WORK TO BE COMPLETED ▸ Filter the material, keeping only lines with the word "along".

STUDY MATERIAL ▸
== == ==

--- src/rtl/phycfg_pkg.sv ---
package phycfg_pkg;

  localparam logic [7:0] A_DLL_STAT = 8'h00;
  localparam logic [7:0] A_PAD_CTL  = 8'h01;
  localparam logic [7:0] A_ITAP     = 8'h0C;
  localparam logic [7:0] A_OTAP     = 8'h0D;
  localparam logic [7:0] A_MODE     = 8'h11;
  localparam logic [7:0] A_TRIM     = 8'h12;

  typedef enum logic [2:0] {
    TM_LEGACY  = 3'd0,
    TM_HISPEED = 3'd1,
    TM_HS200   = 3'd2,
    TM_DDR50   = 3'd3,
    TM_HS400   = 3'd4,
    TM_STROBE  = 3'd5
  } tmode_e;

  typedef enum logic [3:0] {
    ST_MODE    = 4'd0,
    ST_PAD_RD  = 4'd1,
    ST_PAD_WR  = 4'd2,
    ST_OTAP    = 4'd3,
    ST_ITAP    = 4'd4,
    ST_TRIM    = 4'd5,
    ST_DLL_OFF = 4'd6,
    ST_DLL_ON  = 4'd7,
    ST_POLL    = 4'd8
  } step_e;

  function automatic tmode_e decode_mode(input logic strobe, input logic [2:0] m);
    if (strobe) return TM_STROBE;
    if (m > 3'd4) return TM_LEGACY;
    return tmode_e'(m);
  endfunction

  function automatic logic [1:0] freq_code(input logic [1:0] sel);
    case (sel)
      2'd1:    return 2'd2;
      2'd2:    return 2'd1;
      default: return 2'd0;
    endcase
  endfunction

  function automatic logic [7:0] mode_word(input tmode_e m);
    case (m)
      TM_STROBE: return 8'h01;
      TM_HS400:  return 8'h02;
      TM_LEGACY: return 8'h04;
      TM_DDR50:  return 8'h08;
      default:   return 8'h00;
    endcase
  endfunction

  function automatic logic [7:0] tap_word(input logic [6:0] tap);
    return {tap, 1'b1};
  endfunction

  function automatic logic [7:0] otap_word(input tmode_e m);
    case (m)
      TM_LEGACY:  return 8'h00;
      TM_HISPEED: return tap_word(7'd3);
      TM_HS200:   return tap_word(7'd2);
      default:    return tap_word(7'd1);
    endcase
  endfunction

  function automatic logic [7:0] itap_word(input tmode_e m);
    case (m)
      TM_LEGACY, TM_HS200: return 8'h00;
      TM_HISPEED:          return tap_word(7'd2);
      TM_HS400:            return tap_word(7'd10);
      default:             return tap_word(7'd0);
    endcase
  endfunction

  function automatic logic [7:0] dll_on_word(input logic [1:0] fc);
    return {1'b0, fc, 5'b01000};
  endfunction

  function automatic logic [7:0] pad_merge(input logic [7:0] cur, input logic [1:0] drv);
    return cur | {4'b0000, drv, 2'b00};
  endfunction

  function automatic logic step_used(input step_e s, input tmode_e m);
    case (s)
      ST_PAD_RD, ST_PAD_WR:        return (m == TM_HS400) || (m == TM_HS200);
      ST_TRIM, ST_DLL_ON, ST_POLL: return m != TM_LEGACY;
      default:                     return 1'b1;
    endcase
  endfunction

endpackage

--- src/rtl/phycfg_step_decode.sv ---
module phycfg_step_decode
  import phycfg_pkg::*;
#(
  parameter logic [7:0] DLL_TRIM = 8'h08
) (
  input  step_e      step_i,
  input  tmode_e     mode_i,
  input  logic [1:0] fcode_i,
  input  logic [1:0] drv_i,
  input  logic [7:0] pad_i,
  output logic       used_o,
  output logic       we_o,
  output logic [7:0] addr_o,
  output logic [7:0] wdata_o
);

  always_comb begin
    used_o  = step_used(step_i, mode_i);
    we_o    = 1'b1;
    addr_o  = A_DLL_STAT;
    wdata_o = 8'h00;
    case (step_i)
      ST_MODE: begin
        addr_o  = A_MODE;
        wdata_o = mode_word(mode_i);
      end
      ST_PAD_RD: begin
        we_o   = 1'b0;
        addr_o = A_PAD_CTL;
      end
      ST_PAD_WR: begin
        addr_o  = A_PAD_CTL;
        wdata_o = pad_merge(pad_i, drv_i);
      end
      ST_OTAP: begin
        addr_o  = A_OTAP;
        wdata_o = otap_word(mode_i);
      end
      ST_ITAP: begin
        addr_o  = A_ITAP;
        wdata_o = itap_word(mode_i);
      end
      ST_TRIM: begin
        addr_o  = A_TRIM;
        wdata_o = DLL_TRIM;
      end
      ST_DLL_ON: begin
        wdata_o = dll_on_word(fcode_i);
      end
      ST_POLL: begin
        we_o = 1'b0;
      end
      default: begin
        wdata_o = 8'h00;
      end
    endcase
  end

endmodule

--- src/rtl/phycfg_port_master.sv ---
module phycfg_port_master #(
  parameter int AW = 8,
  parameter int DW = 8
) (
  input  logic          clk_i,
  input  logic          rst_ni,
  input  logic          issue_i,
  input  logic          we_i,
  input  logic [AW-1:0] addr_i,
  input  logic [DW-1:0] wdata_i,
  output logic          req_o,
  output logic          we_o,
  output logic [AW-1:0] addr_o,
  output logic [DW-1:0] wdata_o,
  input  logic          ack_i,
  output logic          xfer_done_o
);

  assign xfer_done_o = req_o && ack_i;

  always_ff @(posedge clk_i) begin
    if (!rst_ni) begin
      req_o   <= 1'b0;
      we_o    <= 1'b0;
      addr_o  <= '0;
      wdata_o <= '0;
    end else if (issue_i && !req_o) begin
      req_o   <= 1'b1;
      we_o    <= we_i;
      addr_o  <= addr_i;
      wdata_o <= wdata_i;
    end else if (xfer_done_o) begin
      req_o <= 1'b0;
    end
  end

endmodule

--- src/rtl/phycfg_lock_timer.sv ---
module phycfg_lock_timer #(
  parameter int LIMIT = 256
) (
  input  logic clk_i,
  input  logic rst_ni,
  input  logic run_i,
  output logic expired_o
);

  localparam int CW = $clog2(LIMIT + 1);

  logic [CW-1:0] cnt_q;

  assign expired_o = (cnt_q >= CW'(LIMIT));

  always_ff @(posedge clk_i) begin
    if (!rst_ni || !run_i) begin
      cnt_q <= '0;
    end else if (!expired_o) begin
      cnt_q <= cnt_q + CW'(1);
    end
  end

endmodule

--- src/rtl/phycfg_ctrl.sv ---
module phycfg_ctrl
  import phycfg_pkg::*;
#(
  parameter int         LOCK_TIMEOUT = 256,
  parameter logic [7:0] DLL_TRIM     = 8'h08,
  parameter int         LOCK_BIT     = 4
) (
  input  logic       clk_i,
  input  logic       rst_ni,
  input  logic       start_i,
  input  logic [2:0] mode_i,
  input  logic       strobe_en_i,
  input  logic [1:0] freq_sel_i,
  input  logic [1:0] drv_i,
  output logic       done_o,
  output logic       err_o,
  output logic       phy_req_o,
  output logic       phy_we_o,
  output logic [7:0] phy_addr_o,
  output logic [7:0] phy_wdata_o,
  input  logic       phy_ack_i,
  input  logic [7:0] phy_rdata_i
);

  typedef enum logic [1:0] {S_IDLE, S_RUN, S_FIN} state_e;

  state_e     state_q;
  step_e      step_q;
  tmode_e     mode_q;
  logic [1:0] fcode_q;
  logic [1:0] drv_q;
  logic [7:0] pad_q;
  logic [1:0] last_sel_q;
  logic       last_vld_q;
  logic       fail_q;

  logic       used;
  logic       dec_we;
  logic [7:0] dec_addr;
  logic [7:0] dec_wdata;
  logic       xfer_done;
  logic       lock_expired;

  // named events, also used by the checker
  logic busy;
  logic skip_hit;
  logic start_taken;
  logic issue;
  logic polling;
  logic lock_seen;

  assign busy        = (state_q != S_IDLE);
  assign skip_hit    = (state_q == S_IDLE) && start_i && last_vld_q && (freq_sel_i == last_sel_q);
  assign start_taken = (state_q == S_IDLE) && start_i && !skip_hit;
  assign issue       = (state_q == S_RUN) && used && !phy_req_o;
  assign polling     = (state_q == S_RUN) && (step_q == ST_POLL);
  assign lock_seen   = phy_rdata_i[LOCK_BIT];

  assign done_o = (state_q == S_FIN);
  assign err_o  = (state_q == S_FIN) && fail_q;

  phycfg_step_decode #(.DLL_TRIM(DLL_TRIM)) dec_i (
    .step_i  (step_q),
    .mode_i  (mode_q),
    .fcode_i (fcode_q),
    .drv_i   (drv_q),
    .pad_i   (pad_q),
    .used_o  (used),
    .we_o    (dec_we),
    .addr_o  (dec_addr),
    .wdata_o (dec_wdata)
  );

  phycfg_port_master #(.AW(8), .DW(8)) port_i (
    .clk_i       (clk_i),
    .rst_ni      (rst_ni),
    .issue_i     (issue),
    .we_i        (dec_we),
    .addr_i      (dec_addr),
    .wdata_i     (dec_wdata),
    .req_o       (phy_req_o),
    .we_o        (phy_we_o),
    .addr_o      (phy_addr_o),
    .wdata_o     (phy_wdata_o),
    .ack_i       (phy_ack_i),
    .xfer_done_o (xfer_done)
  );

  phycfg_lock_timer #(.LIMIT(LOCK_TIMEOUT)) timer_i (
    .clk_i     (clk_i),
    .rst_ni    (rst_ni),
    .run_i     (polling),
    .expired_o (lock_expired)
  );

  always_ff @(posedge clk_i) begin
    if (!rst_ni) begin
      state_q    <= S_IDLE;
      step_q     <= ST_MODE;
      mode_q     <= TM_LEGACY;
      fcode_q    <= 2'd0;
      drv_q      <= 2'd0;
      pad_q      <= 8'h00;
      last_sel_q <= 2'd0;
      last_vld_q <= 1'b0;
      fail_q     <= 1'b0;
    end else begin
      case (state_q)
        S_IDLE: begin
          if (skip_hit) begin
            fail_q  <= 1'b0;
            state_q <= S_FIN;
          end else if (start_taken) begin
            mode_q     <= decode_mode(strobe_en_i, mode_i);
            fcode_q    <= freq_code(freq_sel_i);
            drv_q      <= drv_i;
            last_sel_q <= freq_sel_i;
            last_vld_q <= 1'b1;
            fail_q     <= 1'b0;
            step_q     <= ST_MODE;
            state_q    <= S_RUN;
          end
        end
        S_RUN: begin
          if (!used) begin
            if (step_q == ST_POLL) state_q <= S_FIN;
            else step_q <= step_e'(step_q + 4'd1);
          end else if (xfer_done) begin
            if (step_q == ST_POLL) begin
              if (lock_seen) begin
                state_q <= S_FIN;
              end else if (lock_expired) begin
                fail_q  <= 1'b1;
                state_q <= S_FIN;
              end
            end else begin
              if (step_q == ST_PAD_RD) pad_q <= phy_rdata_i;
              step_q <= step_e'(step_q + 4'd1);
            end
          end
        end
        default: state_q <= S_IDLE;
      endcase
    end
  end

endmodule

--- config.mk ---
export PLATFORM = sky130hd
export DESIGN_NAME = phycfg_ctrl
export DESIGN_NICKNAME = d
export VERILOG_FILES = /design/src/rtl/phycfg_pkg.sv /design/src/rtl/phycfg_step_decode.sv /design/src/rtl/phycfg_port_master.sv /design/src/rtl/phycfg_lock_timer.sv /design/src/rtl/phycfg_ctrl.sv
export SDC_FILE = /design/constraint.sdc
export NUM_CORES = 1
export LEC_CHECK = 0
export BUFFER_PORTS_ARGS = -buffer_cell sky130_fd_sc_hd__buf_2
export CAP_MARGIN = 20
export CORE_AREA = 5 5 67 100
export DETAILED_ROUTE_END_ITERATION = 10
export DIE_AREA = 0 0 72 105
export HOLD_SLACK_MARGIN = 0.1
export PLACE_DENSITY = 0.76
export SYNTH_ARGS = -nofsm -noshare
export SYNTH_HDL_FRONTEND = slang
export SYNTH_HIERARCHICAL = 1
export SYNTH_SLANG_ARGS = --single-unit
--- constraint.sdc ---
create_clock -name clk_i -period 1.9 [get_ports clk_i]
set_input_delay 0.38 -clock clk_i [delete_from_list [all_inputs] [get_ports clk_i]]
set_output_delay 0.38 -clock clk_i [all_outputs]
set_load 0.005 [all_outputs]
=== Word-level counts from Yosys, hierarchy flattened ===
Index checks and enable logic that the tools add are counted.

* Memories: 0
* Word-level logic and storage cells: 129
* Bits in writable memories: 0
* Latch bits: 0
* Output and inout bits: 20
* ROM bits: 0
* Bits of input ports: 20
* Bits in registers: 52

* Div/mod/pow operators: 0
* Reduce and logical (&&, ||, !) cells: 31
* Equality and inequality tests: 29
* Multiply operators: 0
* Multiplexer cells: 48
* Add/sub/neg operators: 2
* Order comparisons: 2
* Shift-type cells: 0
* Bitwise gates (word level): 3

{| class="wikitable"
|+ Operators by type and width
! kind !! count
|-
| one-hot mux 8 bit (6 select lines) || 1
|-
| one-hot mux 5 bit (5 select lines) || 1
|-
| 2-to-1 mux 1 bit || 21
|-
| 2-to-1 mux 4 bit || 5
|-
| 2-to-1 mux 2 bit || 8
|-
| one-hot mux 4 bit (4 select lines) || 1
|-
| one-hot mux 5 bit (3 select lines) || 1
|-
| equality test 4 x 3 -> 1 bit, second input constant || 3
|-
| 2-to-1 mux 3 bit || 4
|-
| logical AND 1 bit || 10
|-
| inequality test 2 bit, second input constant || 5
|-
| AND reduction 5 bit || 2
|-
| adder 9 x 1 -> 9 bit, second input constant || 1
|-
| >= comparator 9 bit, second input constant || 1
|-
| one-hot mux 3 bit (3 select lines) || 1
|-
| equality test 4 x 2 -> 1 bit, second input constant || 2
|-
| OR 8 x 4 -> 8 bit || 1
|-
| one-hot mux 2 bit (2 select lines) || 2
|-
| one-hot mux 4 bit (2 select lines) || 1
|-
| AND reduction 7 bit || 1
|-
| equality test 3 x 2 -> 1 bit, second input constant || 2
|-
| equality test 3 bit, second input constant || 2
|-
| inequality test 3 x 2 -> 1 bit, second input constant || 2
|-
| inequality test 3 bit, second input constant || 2
|-
| other kinds (23) || 35
|}

=== Logic depth before layout (Yosys ltp) ===
* Word-level depth: 17
* Depth in mapped cells: 11
* Gate-level depth less buffers: 7

=== Hierarchy ===
Netlist, hierarchy kept.

{| class="wikitable"
|+ Modules (own cells, without submodules)
! module !! instances !! area each (µm²) !! sequential area each (µm²) !! cells an instance
|-
| phycfg_ctrl || 1 || 1214.9 || 500.5 || 135
|-
| phycfg_port_master || 1 || 739.5 || 360.3 || 79
|-
| phycfg_step_decode || 1 || 509.2 || 0.0 || 71
|-
| phycfg_lock_timer || 1 || 420.4 || 180.2 || 45
|}

=== Least setup slack after synthesis ===
No wires, ideal clock.

* Path type: register to register
* Start: register step_q[0]
* End: register step_q[2]
* Buffers on the path: 2
* Cell stages (with the launch flop): 10
* Clock period less this slack: 1.948 ns
* Library setup time: 0.070 ns
* Setup slack: -0.048 ns
* Data required time: 1.830 ns
* Data arrival time: 1.878 ns
* Cell sequence: dfxtp_1 buf_6 buf_6 xor2_1 o311a_1 a21oi_2 nand3b_1 nand2_1 or4_1 a21oi_1

* Longest elaborated chain between the ends: 5
* Elaborated cells between the ends (all ways): 15
* Those cells by class: 1 x add/sub; 6 x eq/ne; 5 x mux; 3 x reduce/logical

{| class="wikitable"
|+ RTL lines
! element !! line !! RTL
|-
| start, declared || phycfg_ctrl.sv:28 || <nowiki>step_e step_q;</nowiki>
|-
| start signal, assigned || phycfg_ctrl.sv:127 || <nowiki>else step_q <= step_e'(step_q + 4'd1);</nowiki>
|-
| start signal, assigned || phycfg_ctrl.sv:138 || <nowiki>step_q <= step_e'(step_q + 4'd1);</nowiki>
|-
| equality test 4 bit, or another cell as far along || phycfg_pkg.sv:86 || <nowiki>case (s)</nowiki>
|-
| OR reduction 3 bit / OR reduction 2 bit (equally long branches) || n/a ||
|-
| one-hot mux 1 bit (2 select lines) (*) || phycfg_pkg.sv:86 ||
|-
| net used || phycfg_ctrl.sv:37 || <nowiki>logic used;</nowiki>
|-
| inequality test 3 x 2 -> 1 bit (no line) / 2-to-1 mux 4 bit (equally long branches) || n/a ||
|-
| AND reduction 4 bit (no line) / one-hot mux 4 bit (2 select lines) (equally long branches) || n/a ||
|}

The timed path passes the listed nets; every way through them passes the cells marked *. The select of a mux whose other input is x is not followed.
A chain may end at the register's enable or synchronous reset.

=== Worst setup path in the final report ===
* Start: register mode_q[1]
* End: register state_q[1]

* Longest elaborated chain between the ends: 5
* Elaborated cells between the ends (all ways): 11
* Those cells by class: 5 x eq/ne; 3 x mux; 3 x reduce/logical

{| class="wikitable"
|+ RTL lines
! element !! line !! RTL
|-
| start, declared || phycfg_ctrl.sv:29 || <nowiki>tmode_e mode_q;</nowiki>
|-
| start signal, assigned || phycfg_ctrl.sv:114 || <nowiki>mode_q <= decode_mode(strobe_en_i, mode_i);</nowiki>
|-
| equality test 3 bit / equality test 3 x 2 -> 1 bit (equally long branches) || phycfg_pkg.sv:87 || <nowiki>ST_PAD_RD, ST_PAD_WR: return (m == TM_HS400) || (m == TM_HS200);</nowiki>
|-
| logical OR 1 bit || phycfg_pkg.sv:87 ||
|-
| one-hot mux 1 bit (2 select lines) (*) || phycfg_pkg.sv:86 ||
|-
| net used || phycfg_ctrl.sv:37 ||
|-
| inequality test 4 bit (no line), or another cell as far along || n/a ||
|-
| AND reduction 5 bit (no line) / one-hot mux 2 bit (2 select lines) (equally long branches) || n/a ||
|-
| end signal, assigned || phycfg_ctrl.sv:98 || <nowiki>state_q <= S_IDLE;</nowiki>
|-
| end signal, assigned || phycfg_ctrl.sv:112 || <nowiki>state_q <= S_FIN;</nowiki>
|-
| end signal, assigned || phycfg_ctrl.sv:121 || <nowiki>state_q <= S_RUN;</nowiki>
|-
| end, declared || phycfg_ctrl.sv:27 || <nowiki>state_e state_q;</nowiki>
|}

The timed path passes the listed nets; every way through them passes the cells marked *.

== == ==

WRITTEN REPLY ▸
| equality test 4 bit, or another cell as far along || phycfg_pkg.sv:86 || <nowiki>case (s)</nowiki>
| inequality test 4 bit (no line), or another cell as far along || n/a ||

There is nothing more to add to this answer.